Since 2001, the police have registered 348 cases against the tenants of Okara. Section 7 of the Anti-Terrorism Act is added to create extra pressure and to tighten a noose around the movement. Most of these cases were registered in the aftermath of protests by tenants against state injustice. Where women are mostly spared in times of war, the women peasants in Okara have been dealt the same hardened blows as the men have.

This is because the women peasants had managed to organise and mobilise in a manner unprecedented in any peasant movement in the Punjab.
More importantly, never before had any segment of the have-nots, the oppressed and the financially and politically weak dared to challenge the most powerful institution in the country. The peasant farmers of Okara had stood up to the administration of the Military Farms and the serving military officers there.

Hundreds of criminal charges later, the accusations directed against the peasants have been unable to hold water. As many as 11 tenants have lost their lives to state brutality in their struggle for land ownership rights. Not a single casualty has been reported by those wielding the guns. There has never been attack on the oppressors by those oppressed – yet the brutality continues unabated.

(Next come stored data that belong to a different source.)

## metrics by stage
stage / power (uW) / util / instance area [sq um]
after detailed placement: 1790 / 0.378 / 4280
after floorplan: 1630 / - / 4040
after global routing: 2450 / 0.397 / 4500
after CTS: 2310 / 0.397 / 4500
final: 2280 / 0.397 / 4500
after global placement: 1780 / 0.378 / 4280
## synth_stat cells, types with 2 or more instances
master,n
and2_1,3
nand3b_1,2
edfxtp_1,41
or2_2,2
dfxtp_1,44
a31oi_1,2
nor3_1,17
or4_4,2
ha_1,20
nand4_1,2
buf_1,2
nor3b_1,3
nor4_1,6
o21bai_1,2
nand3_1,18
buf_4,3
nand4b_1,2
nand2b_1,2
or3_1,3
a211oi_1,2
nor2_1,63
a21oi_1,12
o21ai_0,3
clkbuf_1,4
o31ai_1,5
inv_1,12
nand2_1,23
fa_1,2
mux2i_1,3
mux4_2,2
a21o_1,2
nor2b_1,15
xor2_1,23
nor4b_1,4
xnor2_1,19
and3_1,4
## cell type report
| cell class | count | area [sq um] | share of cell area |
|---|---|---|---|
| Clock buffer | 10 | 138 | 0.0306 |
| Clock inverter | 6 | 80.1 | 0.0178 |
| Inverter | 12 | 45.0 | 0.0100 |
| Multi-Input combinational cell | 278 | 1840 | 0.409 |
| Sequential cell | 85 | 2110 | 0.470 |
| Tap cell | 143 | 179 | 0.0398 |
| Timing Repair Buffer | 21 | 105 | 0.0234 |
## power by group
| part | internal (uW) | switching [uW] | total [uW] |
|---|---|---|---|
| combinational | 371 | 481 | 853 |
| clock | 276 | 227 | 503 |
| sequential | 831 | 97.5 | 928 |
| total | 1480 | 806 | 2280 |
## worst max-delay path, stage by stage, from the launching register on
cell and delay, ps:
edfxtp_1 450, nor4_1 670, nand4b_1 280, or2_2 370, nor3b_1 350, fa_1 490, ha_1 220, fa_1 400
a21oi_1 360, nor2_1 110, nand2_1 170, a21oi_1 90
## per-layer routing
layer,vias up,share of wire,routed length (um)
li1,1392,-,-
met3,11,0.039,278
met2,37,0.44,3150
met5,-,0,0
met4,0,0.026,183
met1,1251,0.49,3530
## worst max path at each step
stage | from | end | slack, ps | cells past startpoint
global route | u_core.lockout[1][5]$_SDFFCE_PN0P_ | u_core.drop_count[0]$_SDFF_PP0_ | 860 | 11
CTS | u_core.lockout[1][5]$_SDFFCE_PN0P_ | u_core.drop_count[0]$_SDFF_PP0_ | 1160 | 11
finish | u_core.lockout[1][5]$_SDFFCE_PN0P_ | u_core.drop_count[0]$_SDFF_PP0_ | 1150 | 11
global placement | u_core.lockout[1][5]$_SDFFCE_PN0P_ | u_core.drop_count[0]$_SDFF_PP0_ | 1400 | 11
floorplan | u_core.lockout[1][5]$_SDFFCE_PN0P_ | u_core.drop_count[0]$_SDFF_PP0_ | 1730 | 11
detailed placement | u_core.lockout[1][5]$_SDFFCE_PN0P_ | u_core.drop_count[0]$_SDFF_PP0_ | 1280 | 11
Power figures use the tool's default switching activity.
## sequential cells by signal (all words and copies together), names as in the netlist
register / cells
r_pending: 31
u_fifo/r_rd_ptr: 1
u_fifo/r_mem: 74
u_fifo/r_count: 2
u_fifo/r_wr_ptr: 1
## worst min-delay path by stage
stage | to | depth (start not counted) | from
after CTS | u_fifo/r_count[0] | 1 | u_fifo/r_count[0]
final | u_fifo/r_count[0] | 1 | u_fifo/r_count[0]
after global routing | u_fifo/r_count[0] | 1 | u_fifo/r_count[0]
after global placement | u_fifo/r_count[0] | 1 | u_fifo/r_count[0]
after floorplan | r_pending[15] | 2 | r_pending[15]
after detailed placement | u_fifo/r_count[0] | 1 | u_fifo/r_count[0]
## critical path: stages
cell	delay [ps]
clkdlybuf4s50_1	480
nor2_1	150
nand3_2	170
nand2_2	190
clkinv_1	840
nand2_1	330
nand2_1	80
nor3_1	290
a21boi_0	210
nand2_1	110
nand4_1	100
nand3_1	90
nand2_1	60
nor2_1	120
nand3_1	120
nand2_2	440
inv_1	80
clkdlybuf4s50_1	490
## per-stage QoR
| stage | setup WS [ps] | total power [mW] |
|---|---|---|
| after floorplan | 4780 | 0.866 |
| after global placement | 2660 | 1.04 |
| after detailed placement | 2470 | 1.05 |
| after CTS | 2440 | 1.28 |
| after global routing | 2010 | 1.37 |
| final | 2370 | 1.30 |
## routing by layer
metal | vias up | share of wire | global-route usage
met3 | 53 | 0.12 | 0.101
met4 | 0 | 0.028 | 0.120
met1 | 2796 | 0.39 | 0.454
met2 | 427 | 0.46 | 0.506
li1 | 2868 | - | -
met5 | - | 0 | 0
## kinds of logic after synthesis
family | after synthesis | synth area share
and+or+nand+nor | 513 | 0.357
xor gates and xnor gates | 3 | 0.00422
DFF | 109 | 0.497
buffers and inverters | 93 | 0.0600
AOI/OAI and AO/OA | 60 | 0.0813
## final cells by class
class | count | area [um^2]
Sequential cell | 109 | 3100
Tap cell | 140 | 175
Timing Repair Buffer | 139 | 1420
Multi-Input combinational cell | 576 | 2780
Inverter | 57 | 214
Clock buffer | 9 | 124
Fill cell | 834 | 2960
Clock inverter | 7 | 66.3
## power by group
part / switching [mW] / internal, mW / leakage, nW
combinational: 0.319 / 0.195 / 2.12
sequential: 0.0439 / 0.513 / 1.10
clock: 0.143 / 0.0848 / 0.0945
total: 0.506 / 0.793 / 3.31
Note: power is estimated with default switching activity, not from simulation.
## config.mk

```make
export PLATFORM = sky130hd
export DESIGN_NAME = tt_um_onehot_decoder
export DESIGN_NICKNAME = d
export VERILOG_FILES = /design/src/rtl/tt_um_onehot_decoder.sv
export SDC_FILE = /design/constraint.sdc
export NUM_CORES = 1
export LEC_CHECK = 0
export CORE_MARGIN = 2
export CORE_UTILIZATION = 45
export DETAILED_ROUTE_END_ITERATION = 16
export PLACE_DENSITY = 0.77
export SYNTH_ARGS = -nofsm -noshare
export SYNTH_HDL_FRONTEND = slang
export SYNTH_SLANG_ARGS = --single-unit
```

## constraint.sdc

```tcl
create_clock -name clk -period 5.75 [get_ports clk]
set_input_delay 0.8625 -clock clk [delete_from_list [all_inputs] [get_ports clk]]
set_output_delay 0.8625 -clock clk [all_outputs]
set_load 0.005 [all_outputs]
```

## src/rtl/tt_um_onehot_decoder.sv

```systemverilog
// Registered 3-to-8 decoder. It produces a one-hot or thermometer pattern from a loaded
// index, and it can hold that index or sweep it up/down at a programmable rate.
module tt_um_onehot_decoder (
  input  logic       clk,
  input  logic       rst_n,
  input  logic       ena,
  input  logic [7:0] ui_in,
  output logic [7:0] uo_out,
  input  logic [7:0] uio_in,
  output logic [7:0] uio_out,
  output logic [7:0] uio_oe
);

  typedef enum logic [1:0] {
    IDLE  = 2'd0,
    HOLD  = 2'd1,
    SWEEP = 2'd2
  } state_t;

  logic [7:0] sync1, sync2;
  logic       strobe_d;

  state_t     state, state_n;
  logic [2:0] idx, idx_n;
  logic [3:0] cnt, cnt_n;

  logic [2:0] code_s;
  logic       strobe_s, run_s, dir_s, mode_s, clear_s, load_pulse;
  logic [3:0] period;
  logic       valid;
  logic [7:0] onehot;

  // ena and the upper uio_in bits have no function in this tile.
  logic unused_ok;
  assign unused_ok = &{1'b0, ena, uio_in[7:4]};

  // The period is quasi-static: it only changes outside SWEEP, so it needs no synchroniser.
  assign period     = uio_in[3:0];
  assign code_s     = sync2[2:0];
  assign strobe_s   = sync2[3];
  assign run_s      = sync2[4];
  assign dir_s      = sync2[5];
  assign mode_s     = sync2[6];
  assign clear_s    = sync2[7];
  assign load_pulse = strobe_s & ~strobe_d;

  // NOTE: use non-blocking (<=) in clocked blocks. Every flop then samples the
  // pre-edge value, and the chain behaves as a real shift register.
  always_ff @(posedge clk or negedge rst_n) begin
    if (!rst_n) begin
      sync1    <= '0;
      sync2    <= '0;
      strobe_d <= 1'b0;
    end else begin
      sync1    <= ui_in;
      sync2    <= sync1;
      strobe_d <= strobe_s;
    end
  end

  always_ff @(posedge clk or negedge rst_n) begin
    if (!rst_n) begin
      state <= IDLE;
      idx   <= '0;
      cnt   <= '0;
    end else begin
      state <= state_n;
      idx   <= idx_n;
      cnt   <= cnt_n;
    end
  end

  // NOTE: every signal driven here gets a default value first, so no path leaves
  // a signal unassigned and no latch is inferred.
  always_comb begin
    state_n = state;
    idx_n   = idx;
    cnt_n   = cnt;
    if (clear_s) begin
      state_n = IDLE;
      idx_n   = '0;
      cnt_n   = '0;
    end else if (load_pulse) begin
      idx_n   = code_s;
      cnt_n   = '0;
      state_n = run_s ? SWEEP : HOLD;
    end else begin
      unique case (state)
        HOLD: begin
          if (run_s) begin
            state_n = SWEEP;
            cnt_n   = '0;
          end
        end
        SWEEP: begin
          if (!run_s) begin
            state_n = HOLD;
            cnt_n   = '0;
          end else if (cnt >= period) begin
            // >= rather than == lets a mid-count decrease of P take effect at once.
            idx_n = dir_s ? idx + 3'd1 : idx - 3'd1;
            cnt_n = '0;
          end else begin
            cnt_n = cnt + 4'd1;
          end
        end
        default: ;
      endcase
    end
  end

  // Thermometer = (onehot << 1) - 1 in 8 bits. For idx=7 the shift wraps to 0, which gives 8'hFF.
  assign valid   = (state != IDLE);
  assign onehot  = 8'd1 << idx;
  assign uo_out  = !valid ? 8'h00 : (mode_s ? ({onehot[6:0], 1'b0} - 8'd1) : onehot);
  assign uio_out = {valid, idx, 4'b0000};
  assign uio_oe  = 8'hF0;

endmodule

```

==> results of run 1 <==
-- cell usage after synthesis --
cell type | instances | share of area
sky130_fd_sc_hd__nor3_1 | 3 | 0.011
sky130_fd_sc_hd__dfrtp_1 | 26 | 0.46
sky130_fd_sc_hd__o22a_1 | 1 | 0.0062
sky130_fd_sc_hd__clkbuf_1 | 2 | 0.0053
sky130_fd_sc_hd__nand2b_1 | 2 | 0.0089
sky130_fd_sc_hd__o21ai_0 | 4 | 0.014
sky130_fd_sc_hd__inv_1 | 11 | 0.029
sky130_fd_sc_hd__fa_1 | 1 | 0.014
sky130_fd_sc_hd__nor2_1 | 13 | 0.035
sky130_fd_sc_hd__a32o_1 | 1 | 0.0071
sky130_fd_sc_hd__a211oi_1 | 5 | 0.027
sky130_fd_sc_hd__ha_1 | 9 | 0.080
sky130_fd_sc_hd__a21oi_1 | 5 | 0.018
sky130_fd_sc_hd__nor3_4 | 1 | 0.012
sky130_fd_sc_hd__a22oi_1 | 1 | 0.0053
sky130_fd_sc_hd__a221o_2 | 1 | 0.0080
sky130_fd_sc_hd__mux2i_1 | 2 | 0.014
sky130_fd_sc_hd__a31oi_1 | 2 | 0.0089
sky130_fd_sc_hd__buf_2 | 2 | 0.0071
sky130_fd_sc_hd__nand3_1 | 1 | 0.0036
sky130_fd_sc_hd__o21a_1 | 2 | 0.011
sky130_fd_sc_hd__buf_4 | 13 | 0.069
sky130_fd_sc_hd__or3_1 | 1 | 0.0045
sky130_fd_sc_hd__a2111oi_4 | 1 | 0.020
sky130_fd_sc_hd__o211a_1 | 1 | 0.0071
sky130_fd_sc_hd__a21boi_1 | 1 | 0.0053
sky130_fd_sc_hd__mux2_2 | 1 | 0.0080
sky130_fd_sc_hd__nor4_1 | 1 | 0.0045
sky130_fd_sc_hd__xor2_1 | 2 | 0.012
sky130_fd_sc_hd__xnor2_1 | 3 | 0.019
sky130_fd_sc_hd__and4bb_2 | 1 | 0.0089
sky130_fd_sc_hd__conb_1 | 2 | 0.0053
sky130_fd_sc_hd__and2b_1 | 2 | 0.011
sky130_fd_sc_hd__nand2_1 | 8 | 0.021
sky130_fd_sc_hd__buf_1 | 1 | 0.0027
sky130_fd_sc_hd__nor2b_1 | 1 | 0.0045
sky130_fd_sc_hd__nand2b_4 | 1 | 0.0098
-- worst max-delay path, delay by kind of cell, from the launching register on --
family,cells,cell delay (ps)
AOI/OAI and AO/OA,1,180
and+or+nand+nor,3,760
DFF,1,520
muxes,1,290
buffers and inverters,1,510
xor gates and xnor gates,1,90
adders and majority gates,1,230
-- flip-flops by register name, indices dropped and copies added (netlist names) --
name	count
state	2
sync1	8
sync2	8
strobe_d	1
idx	3
cnt	4
-- per-layer routing --
layer | vias up | track usage | wire (um)
met5 | - | 0 | 0
met4 | 0 | 0.07302 | 52
met3 | 6 | 0.03030 | 112
met2 | 32 | 0.2438 | 1185
met1 | 451 | 0.1713 | 947
li1 | 470 | - | -
-- worst paths after layout --
check | slack, ps | cells after the start | end
worst min-delay path | 360 | 0 | sync2[4]$_DFF_PN0_
max in group asynchronous | 3970 | 1 | sync2[1]$_DFF_PN0_
worst min register to register | 360 | 0 | sync2[4]$_DFF_PN0_
min in group asynchronous | 1130 | 1 | sync1[4]$_DFF_PN0_
worst max-delay path | 2010 | 8 | uo_out[5]
worst max register to register | 3790 | 7 | cnt[2]$_DFFE_PN0P_
-- stage by stage --
step	std cells	cell area [um^2]	util	worst slack, ps
after detailed placement	185	1617	0.5383	2365
after global placement	185	1617	0.5383	2433
final	188	1639	0.5458	2013
after global routing	188	1639	0.5458	1846
after CTS	188	1639	0.5458	1998
after floorplan	145	1444	-	2929
-- cells by family (layout without fill, tap and decap cells) --
family,count (synthesis),after routing,share of synthesized area
AOI/OAI and AO/OA,25,25,0.1370
adders and majority gates,10,10,0.09431
muxes,3,3,0.02224
and+or+nand+nor,35,35,0.1335
DFF,26,26,0.4626
other,2,12,0.005340
buffers and inverters,29,39,0.1139
xor gates and xnor gates,5,5,0.03114
-- power breakdown --
group          total, mW  leakage, nW  internal, mW  switching, mW
Combinational     0.0751        0.402        0.0391         0.0360
Sequential         0.201        0.321         0.192        0.00930
Clock             0.0717       0.0138        0.0244         0.0473
Total              0.348        0.737         0.255         0.0925
-- cell type report --
cell class | instances | share of cell area
clock buffer | 3 | 0.01374
multi-input combinational | 90 | 0.3863
timing repair buffer | 25 | 0.1527
sequential | 26 | 0.3969
inverter | 11 | 0.02519
tap | 33 | 0.02519
-- layout by cell type, fill, tap and decap left out, types with 4 or more instances in the layout --
cell type / instances
sky130_fd_sc_hd__ha_1: 9
sky130_fd_sc_hd__a21oi_1: 5
sky130_fd_sc_hd__inv_1: 11
sky130_fd_sc_hd__nand2_1: 8
sky130_fd_sc_hd__conb_1: 12
sky130_fd_sc_hd__clkdlybuf4s50_1: 25
sky130_fd_sc_hd__o21ai_0: 4
sky130_fd_sc_hd__nor2_1: 13
sky130_fd_sc_hd__a211oi_1: 5
sky130_fd_sc_hd__dfrtp_1: 26
==> metrics.txt, run 1 <==
outcome finished, final reports clean; Setup crit end kind output port; worst setup skew after layout 6.375 ps; drt drc 0; GRT overflow 0; Storage cell area 650.6 um^2; Hold Startpoint sync1[4]$_DFF_PN0_; Distinct cells, synth 37; number of inserted diodes 0; Core ar. 3003 um^2; root buf cell sky130_fd_sc_hd__clkbuf_4; deepest clock path buffer count 2; synthesized area 1406 um^2; count of nets left with antenna violations after detail routing 0; count of hold-fix buffers inserted at cts 0; final HPWL from detailed placement 1782 um; startpoint type of the worst setup path flop; 1st-pass router iterations 4; max-slew headroom at the worst pin 0.2708; number of I/O pins 43; global-route usage over all layers 0.1439; highest achievable clock rate 267.6 MHz; clock buffer count from CTS 3; fraction of final layout cells with drive strength greater than 1 0.05806; share of the cycle needed by the critical path after routing 0.6499; post-CTS setup buffer count 0; detailed-route wire length per cell 12.22 um; antenna violations before repair 0; count of vias placed by the detailed router 959; Crit Path Category reg2out; Die Y-Extent 59.91 um; required time at the endpoint of the critical path 4890 ps; clock latency reported for the late side of the worst-skew pair 300 ps; slowest stage cell on the critical path sky130_fd_sc_hd__dfrtp_1; LEAKAGE 0.7366 nW; first element of the critical path idx[1]$_DFFE_PN0P_; Max-cap violations 0; Resized cells post-CTS 0; input/output buffers 25; clock slew seen by the registers of the worst setup and hold paths 130 ps; Worst Path Max Fanout 10; Worst Tran Pin Value 1090 ps; via count of the first global-routing pass 894; Critical Path AT 2870 ps; Reg-to-Reg Start cnt[0]$_DFFE_PN0P_; power density normalized to cell area 212.1 nW/um^2; setup violation total in the final timing report 0; worst hold margin 363.1 ps; standard-cell rows 20; total power of the final layout 347.7 uW; register area share after synthesis 0.4626; average size of a mapped cell 10.42 um^2; worst voltage drop across the vdd grid 0.1496 mV; number of inserted filler cells in the final layout 266; H-tree level count 1; cells after synthesis 135; die area 3589 um^2; unrepaired setup endpoints after global routing no; footprint of the multi-input gates 633.1 um^2; wire length of the first global-routing pass 3815 um; CP max stage delay 520 ps; vias per inst 5.101; Num Clock Sinks 26; area delta synth->final 16.55%; WL final 2298 um; number of nets in the layout 186; setup_tns 0 ps; pin count of the biggest net entering global routing 27; die extent in x 59.91 um; number of failing hold endpoints at the final stage 0; class of the worst hold path reg2reg; initial core utilization 0.4683; max-slew violations 0; violation count after the first detailed-routing iteration 15; routability congestion estimate 0.8136; Syn. warnings 0; final period demand of the worst path 3737 ps; clock tree from TritonCTS yes; number of register bits inferred by synthesis 26; worst path cell trace or3_1, ha_1, and2b_1, xnor2_1, mux2_2, o22a_1, nor2_1, clkdlybuf4s50_1
Power figures use the tool's default switching activity.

The security agencies’ blundering attempts to connect peasants to terrorists in their custody speaks volumes of their desperation to see the movement meet an early end. The staged encounter on July 12, is one of the tactics the state has employed to turn public sympathy away from the peasants and to snatch away their moral or ethical claims to lands the state elite have their eyes on.
Decimating the peasants’ movement would be the first step towards that.
The aftermath of the police encounters and the staged raids has created an environment of trepidation among the tenants. With their leaders in prison, the tenants now fear that the wrath of the security apparatus will be turned on them.

The very basis of the movement pits the tenants in opposition with the administration of Okara Military Farms which demands share-cropping rights. The tenants, however, argue that the land does not belong to the military but the provincial government. Prime Minister Nawaz Sharif, chairman of the political party in power in the Punjab, had earlier promised to extend land ownership rights to the tenants.

It was after the tragic mass murder of children by religious extremists at an army-run school in Peshawar that the security apparatus was given a free hand to rein in terrorists and extremists. Two years after the incident, the National Action Plan has been directed towards the most vulnerable segments of the society to silence those who dared raise their voice for their rights.
Despite warnings and remonstrations from human rights quarters, including the National Commission for Human Rights and the Senate Committee on Human Rights, the violence does not appear to have abated. If anything, it has worsened and the peasants of Okara lie in the heart of this brutal onslaught.